Additionally: https://www.resetketamine.com/blog/2021/6/2/ketamine-and-its...
Additionally #2: https://pmc.ncbi.nlm.nih.gov/articles/PMC8190578/
Additionally #3: https://www.sciencedirect.com/science/article/abs/pii/S01656...
> Ketamine (NMDAR antagonism) and classical psychedelics (5-HT2AR agonism) trigger a long-lasting state of enhanced glutamate-driven neuroplasticity in frontocorticolimbic pyramidal neurons.
You might want to take a look at https://pmc.ncbi.nlm.nih.gov/articles/PMC3713393/.
In animal models it also seems like the dopaminergic effects are strong enough to cause midbrain downregulation and lower dopamine neuron density. If you've ever taken ketamine recreationally you've likely noticed the very strong dopaminergic effects, though maybe not been able to classify them as such.
Interesting, thanks. Whilst ".2G Twice a week, for 6 months" doesn't strike me as a lot- could be someone who just goes clubbing twice a week- apparently enough to cause brain lesions. Anyone know if the study is reputable, or could answer the question whether the "lesions" could be something like regions of the brain responsible for/exacerbating mental issues which have been altered by the treatment- ie, the method of action for treatment.

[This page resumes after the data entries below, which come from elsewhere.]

`run.sh`:
```
#!/bin/bash
# OpenROAD 26Q1-2900-gdf79404cd8, Yosys 0.63+post, stock flow scripts
make -C /OpenROAD-flow-scripts/flow DESIGN_CONFIG=/design/flow/config.mk WORK_HOME=/design/flow/orfs finish
```
`config.mk`:
```
export PLATFORM = sky130hd
export DESIGN_NAME = tlb
export DESIGN_NICKNAME = tlb
export VERILOG_FILES = /design/flow/design.v
export SDC_FILE = /design/flow/constraint.sdc
export NUM_CORES = 4
export LEC_CHECK = 1
export CORE_UTILIZATION = 40
```
`constraint.sdc`:
```
current_design tlb

set clk_period 363.2
set clk_io_pct 0.2

create_clock -name clk0 -period $clk_period [get_ports {clk}]

set non_clock_inputs [all_inputs -no_clocks]
set_input_delay [expr $clk_period * $clk_io_pct] -clock clk0 $non_clock_inputs
set_output_delay [expr $clk_period * $clk_io_pct] -clock clk0 [all_outputs]
```
`design.v`:
```
module tlb #(
    parameter integer TLBNUM = 16
)(
    input wire clk,
    input wire invtlb_valid,
    input wire [4:0] invtlb_op,
    input wire [18:0] s0_vppn,
    input wire s0_va_bit12,
    input wire [9:0] s0_asid,
    output wire s0_found,
    output wire [$clog2(TLBNUM)-1:0] s0_index,
    output wire [19:0] s0_ppn,
    output wire [5:0] s0_ps,
    output wire [1:0] s0_plv,
    output wire [1:0] s0_mat,
    output wire s0_d,
    output wire s0_v,
    input wire [18:0] s1_vppn,
    input wire s1_va_bit12,
    input wire [9:0] s1_asid,
    output wire s1_found,
    output wire [$clog2(TLBNUM)-1:0] s1_index,
    output wire [19:0] s1_ppn,
    output wire [5:0] s1_ps,
    output wire [1:0] s1_plv,
    output wire [1:0] s1_mat,
    output wire s1_d,
    output wire s1_v,
    input wire we,
    input wire [$clog2(TLBNUM)-1:0] w_index,
    input wire w_e,
    input wire [18:0] w_vppn,
    input wire [5:0] w_ps,
    input wire [9:0] w_asid,
    input wire w_g,
    input wire [19:0] w_ppn0,
    input wire [1:0] w_plv0,
    input wire [1:0] w_mat0,
    input wire w_d0,
    input wire w_v0,
    input wire [19:0] w_ppn1,
    input wire [1:0] w_plv1,
    input wire [1:0] w_mat1,
    input wire w_d1,
    input wire w_v1,
    input wire [$clog2(TLBNUM)-1:0] r_index,
    output wire r_e,
    output wire [18:0] r_vppn,
    output wire [5:0] r_ps,
    output wire [9:0] r_asid,
    output wire r_g,
    output wire [19:0] r_ppn0,
    output wire [1:0] r_plv0,
    output wire [1:0] r_mat0,
    output wire r_d0,
    output wire r_v0,
    output wire [19:0] r_ppn1,
    output wire [1:0] r_plv1,
    output wire [1:0] r_mat1,
    output wire r_d1,
    output wire r_v1
);
reg [18:0] tlb_vppn  [TLBNUM - 1 : 0];
reg [5:0]  tlb_ps    [TLBNUM - 1 : 0];
reg        tlb_g     [TLBNUM - 1 : 0];
reg [ 9:0] tlb_asid  [TLBNUM - 1 : 0];
reg        tlb_e     [TLBNUM - 1 : 0];
reg [19:0] tlb_ppn0  [TLBNUM - 1 : 0];
reg [ 1:0] tlb_plv0  [TLBNUM - 1 : 0];
reg [ 1:0] tlb_mat0  [TLBNUM - 1 : 0];
reg        tlb_d0    [TLBNUM - 1 : 0];
reg        tlb_v0    [TLBNUM - 1 : 0];
reg [19:0] tlb_ppn1  [TLBNUM - 1 : 0];
reg [ 1:0] tlb_plv1  [TLBNUM - 1 : 0];
reg [ 1:0] tlb_mat1  [TLBNUM - 1 : 0];
reg        tlb_d1    [TLBNUM - 1 : 0];
reg        tlb_v1    [TLBNUM - 1 : 0];
wire  [TLBNUM - 1 : 0]         match0;    
wire  [TLBNUM - 1 : 0]         match1;    
integer i;
assign r_e    = tlb_e[r_index];      
assign r_vppn = r_e ? tlb_vppn[r_index] : 0;
assign r_ps   = r_e ?  tlb_ps[r_index] : 0;
assign r_asid = r_e ?  tlb_asid[r_index] : 0;
assign r_g    = r_e ?  tlb_g[r_index] : 0;
assign r_ppn0 = r_e ?  tlb_ppn0[r_index] : 0;
assign r_plv0 = r_e ?   tlb_plv0[r_index] : 0;
assign r_mat0 = r_e ?   tlb_mat0[r_index] : 0;
assign r_d0   = r_e ?   tlb_d0[r_index] : 0;
assign r_v0   = r_e ?   tlb_v0[r_index] : 0;
assign r_ppn1 = r_e ?   tlb_ppn1[r_index] : 0;
assign r_plv1 = r_e ?   tlb_plv1[r_index] : 0;
assign r_mat1 = r_e ?   tlb_mat1[r_index] : 0;
assign r_d1   = r_e ?   tlb_d1[r_index] : 0;
assign r_v1   = r_e ?   tlb_v1[r_index] : 0;
always @(posedge clk) begin
    if (we) begin
        tlb_vppn[w_index] <= w_vppn;
        tlb_ps[w_index] <= w_ps;
        tlb_g[w_index] <= w_g;
        tlb_asid[w_index] <= w_asid;
        tlb_e[w_index] <= w_e; 
        tlb_ppn0[w_index] <= w_ppn0;
        tlb_plv0[w_index] <= w_plv0;
        tlb_mat0[w_index] <= w_mat0;
        tlb_d0[w_index] <= w_d0;
        tlb_v0[w_index] <= w_v0;
        tlb_ppn1[w_index] <= w_ppn1;
        tlb_plv1[w_index] <= w_plv1;
        tlb_mat1[w_index] <= w_mat1;
        tlb_d1[w_index] <= w_d1;
        tlb_v1[w_index] <= w_v1;
    end
    else if(invtlb_valid)begin
        if(invtlb_op == 5'b0 || invtlb_op == 5'b1)begin
            for(i = 0; i < 16; i = i + 1)begin
                tlb_e[i] <= 0;
            end
        end
        else if(invtlb_op == 5'h2)begin
            for(i = 0;i < 16;i = i + 1)begin
                if(tlb_g[i])
                    tlb_e[i] <= 0;
            end
        end
        else if(invtlb_op == 5'h3)begin
            for(i = 0;i < 16;i = i + 1)begin
                if(~tlb_g[i])
                    tlb_e[i] <= 0;
            end
        end
        else if(invtlb_op == 5'h4)begin
            for(i = 0;i < 16;i = i + 1)begin
                if(tlb_g[i] == 0 && tlb_asid[i] == s1_asid)
                    tlb_e[i] <= 0;
            end
        end
        else if(invtlb_op == 5'h5)begin
            for(i = 0;i < 16;i = i + 1)begin
                if(tlb_g[i] == 0 && tlb_asid[i] == s1_asid && tlb_vppn[i] == s1_vppn)
                    tlb_e[i] <= 0;
            end
        end
        else if(invtlb_op == 5'h6)begin
            for(i = 0;i < 16;i = i + 1)begin
                if((tlb_g[i] == 1'b1 || tlb_asid[i] == s1_asid) && tlb_vppn[i] == s1_vppn)
                    tlb_e[i] <= 0;
            end
        end
    end
end
wire is_match0;
assign match0[0]  = tlb_e[0] & (s0_vppn[18:9] == tlb_vppn[0][18:9])  && ((s0_asid == tlb_asid[0])  || tlb_g[0]) && (tlb_ps[0] == 6'd21  || s0_vppn[8:0]==tlb_vppn[ 0][8:0]);
assign match0[1]  = tlb_e[1] & (s0_vppn[18:9] == tlb_vppn[1][18:9])  && ((s0_asid == tlb_asid[1])  || tlb_g[1]) && (tlb_ps[1] == 6'd21  || s0_vppn[8:0]==tlb_vppn[ 1][8:0]);
assign match0[2]  = tlb_e[2] & (s0_vppn[18:9] == tlb_vppn[2][18:9])  && ((s0_asid == tlb_asid[2])  || tlb_g[2]) && (tlb_ps[2] == 6'd21  || s0_vppn[8:0]==tlb_vppn[ 2][8:0]);
assign match0[3]  = tlb_e[3] & (s0_vppn[18:9] == tlb_vppn[3][18:9])  && ((s0_asid == tlb_asid[3])  || tlb_g[3]) && (tlb_ps[3] == 6'd21  || s0_vppn[8:0]==tlb_vppn[ 3][8:0]);
assign match0[4]  = tlb_e[4] & (s0_vppn[18:9] == tlb_vppn[4][18:9])  && ((s0_asid == tlb_asid[4])  || tlb_g[4]) && (tlb_ps[4] == 6'd21  || s0_vppn[8:0]==tlb_vppn[ 4][8:0]);
assign match0[5]  = tlb_e[5] & (s0_vppn[18:9] == tlb_vppn[5][18:9])  && ((s0_asid == tlb_asid[5])  || tlb_g[5]) && (tlb_ps[5] == 6'd21  || s0_vppn[8:0]==tlb_vppn[ 5][8:0]);
assign match0[6]  = tlb_e[6] & (s0_vppn[18:9] == tlb_vppn[6][18:9])  && ((s0_asid == tlb_asid[6])  || tlb_g[6]) && (tlb_ps[6] == 6'd21  || s0_vppn[8:0]==tlb_vppn[ 6][8:0]);
assign match0[7]  = tlb_e[7] & (s0_vppn[18:9] == tlb_vppn[7][18:9])  && ((s0_asid == tlb_asid[7])  || tlb_g[7]) && (tlb_ps[7] == 6'd21  || s0_vppn[8:0]==tlb_vppn[ 7][8:0]);
assign match0[8]  = tlb_e[8] & (s0_vppn[18:9] == tlb_vppn[8][18:9])  && ((s0_asid == tlb_asid[8])  || tlb_g[8]) && (tlb_ps[8] == 6'd21  || s0_vppn[8:0]==tlb_vppn[ 8][8:0]);
assign match0[9]  = tlb_e[9] & (s0_vppn[18:9] == tlb_vppn[9][18:9])  && ((s0_asid == tlb_asid[9])  || tlb_g[9]) && (tlb_ps[9] == 6'd21  || s0_vppn[8:0]==tlb_vppn[ 9][8:0]);
assign match0[10] = tlb_e[10] & (s0_vppn[18:9] == tlb_vppn[10][18:9]) && ((s0_asid == tlb_asid[10]) || tlb_g[10]) && (tlb_ps[10] == 6'd21  || s0_vppn[8:0]==tlb_vppn[ 10][8:0]);
assign match0[11] = tlb_e[11] & (s0_vppn[18:9] == tlb_vppn[11][18:9]) && ((s0_asid == tlb_asid[11]) || tlb_g[11]) && (tlb_ps[11] == 6'd21  || s0_vppn[8:0]==tlb_vppn[ 11][8:0]);
assign match0[12] = tlb_e[12] & (s0_vppn[18:9] == tlb_vppn[12][18:9]) && ((s0_asid == tlb_asid[12]) || tlb_g[12]) && (tlb_ps[12] == 6'd21  || s0_vppn[8:0]==tlb_vppn[ 12][8:0]);
assign match0[13] = tlb_e[13] & (s0_vppn[18:9] == tlb_vppn[13][18:9]) && ((s0_asid == tlb_asid[13]) || tlb_g[13]) && (tlb_ps[13] == 6'd21  || s0_vppn[8:0]==tlb_vppn[ 13][8:0]);
assign match0[14] = tlb_e[14] & (s0_vppn[18:9] == tlb_vppn[14][18:9]) && ((s0_asid == tlb_asid[14]) || tlb_g[14]) && (tlb_ps[14] == 6'd21  || s0_vppn[8:0]==tlb_vppn[ 14][8:0]);
assign match0[15] = tlb_e[15] & (s0_vppn[18:9] == tlb_vppn[15][18:9]) && ((s0_asid == tlb_asid[15]) || tlb_g[15]) && (tlb_ps[15] == 6'd21  || s0_vppn[8:0]==tlb_vppn[ 15][8:0]);
assign is_match0 = |match0;
assign s0_index = match0[ 0] ? 4'd0  :
                  match0[ 1] ? 4'd1  :
                  match0[ 2] ? 4'd2  :
                  match0[ 3] ? 4'd3  :
                  match0[ 4] ? 4'd4  :
                  match0[ 5] ? 4'd5  :
                  match0[ 6] ? 4'd6  :
                  match0[ 7] ? 4'd7  :
                  match0[ 8] ? 4'd8  :
                  match0[ 9] ? 4'd9  :
                  match0[10] ? 4'd10 :
                  match0[11] ? 4'd11 :
                  match0[12] ? 4'd12 :
                  match0[13] ? 4'd13 :
                  match0[14] ? 4'd14 :
                  match0[15] ? 4'd15 :
                  4'd0;
assign s0_found  = is_match0;
assign s0_ps     = tlb_ps[s0_index];
assign s0_ppn    = s0_ps == 6'd12 && s0_va_bit12 || s0_ps == 6'd21 && s0_vppn[8] ? tlb_ppn1[s0_index] : tlb_ppn0[s0_index];
assign s0_plv    = s0_ps == 6'd12 && s0_va_bit12 || s0_ps == 6'd21 && s0_vppn[8] ? tlb_plv1[s0_index] : tlb_plv0[s0_index];
assign s0_mat    = s0_ps == 6'd12 && s0_va_bit12 || s0_ps == 6'd21 && s0_vppn[8] ? tlb_mat1[s0_index] : tlb_mat0[s0_index];
assign s0_d      = s0_ps == 6'd12 && s0_va_bit12 || s0_ps == 6'd21 && s0_vppn[8] ? tlb_d1[s0_index]   :   tlb_d0[s0_index];
assign s0_v      = s0_ps == 6'd12 && s0_va_bit12 || s0_ps == 6'd21 && s0_vppn[8] ? tlb_v1[s0_index]   :   tlb_v0[s0_index];
wire is_match1;
assign match1[0]  = tlb_e[0] & (s1_vppn[18:9] == tlb_vppn[0][18:9])  && ((s1_asid == tlb_asid[0])  || tlb_g[0]) && (tlb_ps[0] == 6'd21  || s1_vppn[8:0]==tlb_vppn[ 0][8:0]);
assign match1[1]  = tlb_e[1] & (s1_vppn[18:9] == tlb_vppn[1][18:9])  && ((s1_asid == tlb_asid[1])  || tlb_g[1]) && (tlb_ps[1] == 6'd21  || s1_vppn[8:0]==tlb_vppn[ 1][8:0]);
assign match1[2]  = tlb_e[2] & (s1_vppn[18:9] == tlb_vppn[2][18:9])  && ((s1_asid == tlb_asid[2])  || tlb_g[2]) && (tlb_ps[2] == 6'd21  || s1_vppn[8:0]==tlb_vppn[ 2][8:0]);
assign match1[3]  = tlb_e[3] & (s1_vppn[18:9] == tlb_vppn[3][18:9])  && ((s1_asid == tlb_asid[3])  || tlb_g[3]) && (tlb_ps[3] == 6'd21  || s1_vppn[8:0]==tlb_vppn[ 3][8:0]);
assign match1[4]  = tlb_e[4] & (s1_vppn[18:9] == tlb_vppn[4][18:9])  && ((s1_asid == tlb_asid[4])  || tlb_g[4]) && (tlb_ps[4] == 6'd21  || s1_vppn[8:0]==tlb_vppn[ 4][8:0]);
assign match1[5]  = tlb_e[5] & (s1_vppn[18:9] == tlb_vppn[5][18:9])  && ((s1_asid == tlb_asid[5])  || tlb_g[5]) && (tlb_ps[5] == 6'd21  || s1_vppn[8:0]==tlb_vppn[ 5][8:0]);
assign match1[6]  = tlb_e[6] & (s1_vppn[18:9] == tlb_vppn[6][18:9])  && ((s1_asid == tlb_asid[6])  || tlb_g[6]) && (tlb_ps[6] == 6'd21  || s1_vppn[8:0]==tlb_vppn[ 6][8:0]);
assign match1[7]  = tlb_e[7] & (s1_vppn[18:9] == tlb_vppn[7][18:9])  && ((s1_asid == tlb_asid[7])  || tlb_g[7]) && (tlb_ps[7] == 6'd21  || s1_vppn[8:0]==tlb_vppn[ 7][8:0]);
assign match1[8]  = tlb_e[8] & (s1_vppn[18:9] == tlb_vppn[8][18:9])  && ((s1_asid == tlb_asid[8])  || tlb_g[8]) && (tlb_ps[8] == 6'd21  || s1_vppn[8:0]==tlb_vppn[ 8][8:0]);
assign match1[9]  = tlb_e[9] & (s1_vppn[18:9] == tlb_vppn[9][18:9])  && ((s1_asid == tlb_asid[9])  || tlb_g[9]) && (tlb_ps[9] == 6'd21  || s1_vppn[8:0]==tlb_vppn[ 9][8:0]);
assign match1[10] = tlb_e[10] & (s1_vppn[18:9] == tlb_vppn[10][18:9]) && ((s1_asid == tlb_asid[10]) || tlb_g[10]) && (tlb_ps[10] == 6'd21  || s1_vppn[8:0]==tlb_vppn[ 10][8:0]);
assign match1[11] = tlb_e[11] & (s1_vppn[18:9] == tlb_vppn[11][18:9]) && ((s1_asid == tlb_asid[11]) || tlb_g[11]) && (tlb_ps[11] == 6'd21  || s1_vppn[8:0]==tlb_vppn[ 11][8:0]);
assign match1[12] = tlb_e[12] & (s1_vppn[18:9] == tlb_vppn[12][18:9]) && ((s1_asid == tlb_asid[12]) || tlb_g[12]) && (tlb_ps[12] == 6'd21  || s1_vppn[8:0]==tlb_vppn[ 12][8:0]);
assign match1[13] = tlb_e[13] & (s1_vppn[18:9] == tlb_vppn[13][18:9]) && ((s1_asid == tlb_asid[13]) || tlb_g[13]) && (tlb_ps[13] == 6'd21  || s1_vppn[8:0]==tlb_vppn[ 13][8:0]);
assign match1[14] = tlb_e[14] & (s1_vppn[18:9] == tlb_vppn[14][18:9]) && ((s1_asid == tlb_asid[14]) || tlb_g[14]) && (tlb_ps[14] == 6'd21  || s1_vppn[8:0]==tlb_vppn[ 14][8:0]);
assign match1[15] = tlb_e[15] & (s1_vppn[18:9] == tlb_vppn[15][18:9]) && ((s1_asid == tlb_asid[15]) || tlb_g[15]) && (tlb_ps[15] == 6'd21  || s1_vppn[8:0]==tlb_vppn[ 15][8:0]);
assign is_match1 = |match1;
assign s1_index = match1[ 0] ? 4'd0  :
                  match1[ 1] ? 4'd1  :
                  match1[ 2] ? 4'd2  :
                  match1[ 3] ? 4'd3  :
                  match1[ 4] ? 4'd4  :
                  match1[ 5] ? 4'd5  :
                  match1[ 6] ? 4'd6  :
                  match1[ 7] ? 4'd7  :
                  match1[ 8] ? 4'd8  :
                  match1[ 9] ? 4'd9  :
                  match1[10] ? 4'd10 :
                  match1[11] ? 4'd11 :
                  match1[12] ? 4'd12 :
                  match1[13] ? 4'd13 :
                  match1[14] ? 4'd14 :
                  match1[15] ? 4'd15 :
                  4'd0;
assign s1_found  = is_match1;
assign s1_ps     = tlb_ps[s1_index];
assign s1_ppn    = s1_ps == 6'd12 && s1_va_bit12 || s1_ps == 6'd21 && s1_vppn[8] ? tlb_ppn1[s1_index] : tlb_ppn0[s1_index];
assign s1_plv    = s1_ps == 6'd12 && s1_va_bit12 || s1_ps == 6'd21 && s1_vppn[8] ? tlb_plv1[s1_index] : tlb_plv0[s1_index];
assign s1_mat    = s1_ps == 6'd12 && s1_va_bit12 || s1_ps == 6'd21 && s1_vppn[8] ? tlb_mat1[s1_index] : tlb_mat0[s1_index];
assign s1_d      = s1_ps == 6'd12 && s1_va_bit12 || s1_ps == 6'd21 && s1_vppn[8] ? tlb_d1[s1_index]   :   tlb_d0[s1_index];
assign s1_v      = s1_ps == 6'd12 && s1_va_bit12 || s1_ps == 6'd21 && s1_vppn[8] ? tlb_v1[s1_index]   :   tlb_v0[s1_index];
endmodule
```
==> flow_summary_export.csv <==
group,metric,value,unit
floorplan,rows,170,
detailed_routing,top_layer,"met5",
global_routing,grt_max_degree,127,
sta,max_freq,6.50,MHz
cts,cts_sinks,1424,
flow_run,warnings,34,
logic_synthesis,compound_area_share,8.74,%
sta,finalHoldViolations,0,
setup_path,r2r_cells,8,
logic_synthesis,synth.distinct_cells,94,
setup_path,r2r_end,"tlb_e[0]$_SDFFE_PP0P_",
sta,period_used_share,42.4,%
sta,fin_ws,209.32,ns
detailed_routing,wl_met2,142000,µm
sta,setup_viol,0,
logic_synthesis,synth-edff-count,1408,
place,detailed_place_hpwl,222000,µm
detailed_routing,via_count,61600,
cts,cts_tree,"done",
hold_path,hold_path_depth,2,
setup_path,crit_type,"primary input to output port",
floorplan,num_io_pins,328,
setup_path,cp-start-kind,"primary input",
logic_synthesis,syn_inst,6629,
setup_path,worstReg2RegStart,"tlb_vppn[0][0]$_DFFE_PP_",
place,gp_congestion,1.04,
layout,fin_area,98600,µm²
setup_path,worst-endpoint-required,290.56,ns
cts,cts_resized,0,
place,port_buffers,327,
pwr,p_per_area,4.02,nW/µm²
status,outcome,"completed",
detailed_routing,drtAntennaViolNets,0,
logic_synthesis,synth-simple-area-share,8.43,%
detailed_routing,wl_per_cell,34.0,µm
detailed_routing,drc,0,
logic_synthesis,xor_area_share,9.37,%
cts,cts_inserted_buffers,164,
pwr,sw_frac_of_total,24.4,%
hold_path,min_from,"tlb_e[12]$_SDFFE_PP0P_",
setup_path,crit_fanout,91,
cts,holdBufCountCts,0,
logic_synthesis,flop_cell,"edfxtp_1",
cts,clock_path_buffers,3,
sta,fin_crit,153.88,ns
setup_path,ff2ff_setup_slack,360.44,ns
cts,post_cts_buffers,0,
layout,final_cell_mix,"edfxtp_1, mux2i_1, xor2_1",
layout,drive_above_1_share,16.6,%
logic_synthesis,syn_area,86700,µm²
flow_run,cap_violations,0,
floorplan,core_region_area,215000,µm²
global_routing,antenna_found_initial,49,
pwr,p_comb_share,9.6,%
floorplan,die_y,468,µm
floorplan,fp_util,40.3,%
logic_synthesis,synth_seq_share,49.1,%
place,dpl_cell_area,93000,µm²
sta,worst_pin_slew,1.40,ns
global_routing,grt_pass1_vias,63700,
logic_synthesis,ys_async_sr_fraction,0,%
floorplan,die_x,468,µm
detailed_routing,route.met3.wl,57900,µm
pwr,pwr-share-seq,47.5,%
layout,final_common_cell,"edfxtp_1",
detailed_routing,wl,334000,µm
logic_synthesis,yosys_warnings,1,
setup_path,end_kind,"output port",
global_routing,grt_pass1_wl,472000,µm
hold_path,hp-class,"flop to flop",
detailed_routing,wl_met1,118000,µm
logic_synthesis,ys_sh_adder,0,%
pwr,power.total,396,µW
sta,fin_hold_ws,0.641,ns
detailed_routing,drt_iter0_drc,4632,
cts,clk_pin_slew_worst_paths,0.07,ns
sta,setup_tns,0,ns
logic_synthesis,ys_ff,1424,
setup_path,arrival,81.24,ns
pwr,p_clk_share,42.9,%
pwr,ir_drop,0.00533,mV
pwr,p_leak,34.8,nW
logic_synthesis,syn_area_per_cell,13.1,µm²
global_routing,grt_util_all_layers,32.8,%
pwr,internal_power,299,µW
cts,root_buffer,"clkbuf_16",
global_routing,gr-total-overflow,0,
logic_synthesis,muxShareOfSynthArea,21.1,%
cts,clkLatencyLatePin,0.84,ns
logic_synthesis,yosys_area,86700,µm²
layout,fin_util,45.9,%
pwr,p_switching,96.4,µW
sta,rsz0062_at_grt,"no",
detailed_routing,viasPerCell,6.27,
sta,finalClockSkew,0.0322,ns
layout,finalNonFillerCells,9824,
floorplan,chipArea,219000,µm²
sta,relSlewSlack,5.80,%
layout,synthToLayoutAreaGrowth,13.7,%
cts,htreeDepth,4,
logic_synthesis,ys_cells,6629,
place,dp.cells,9496,
logic_synthesis,logic_family,"multiplexers",
detailed_routing,first_pass_iters,8,
place,pre_cts_slack,209.71,ns
hold_path,min_to,"tlb_e[12]$_SDFFE_PP0P_",
sta,finalMaxSlewViolations,0,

You are more likely to get brain lesions from DXM, called Olney's lesions, but it could happen from any NMDA receptor antagonists.
I have taken smaller, and larger doses of ketamine before, I personally did not experience the claimed strong dopaminergic effects.
What was I supposed to experience for this dopaminergic effects? Maybe I could tell you.
At dissociative doses ketamine typically induces a strong feeling of expectation, of something fantastic or important being imminent, things like that. To some people this takes a religious form, like (almost) coming into communication with some ethereal being or (almost) reach some mystical insight.
It can cause a strong urge to redose.
Do you recognise any of this?
I went into a k-hole (a few times) where I was seeing myself from the outside (with all my flaws and faults being shown to me), and I remember my then-girlfriend slipping away from me and I tried to grab into her but she slipped away, and I remember being locked in time (not sure how to explain it). I did DXM too, that was less clean than ketamine and DXM had more of an alienish-vibe to it and I ended up watching Stargate Atlantis on it, that was fun, but ketamine had me self-reflect quite a lot.
About expectations & imminent, it made me want to change the way I live as I am pretty much a reclusive.
I wish I could explain it better but I really can't. I never felt an urge to re-dose, however.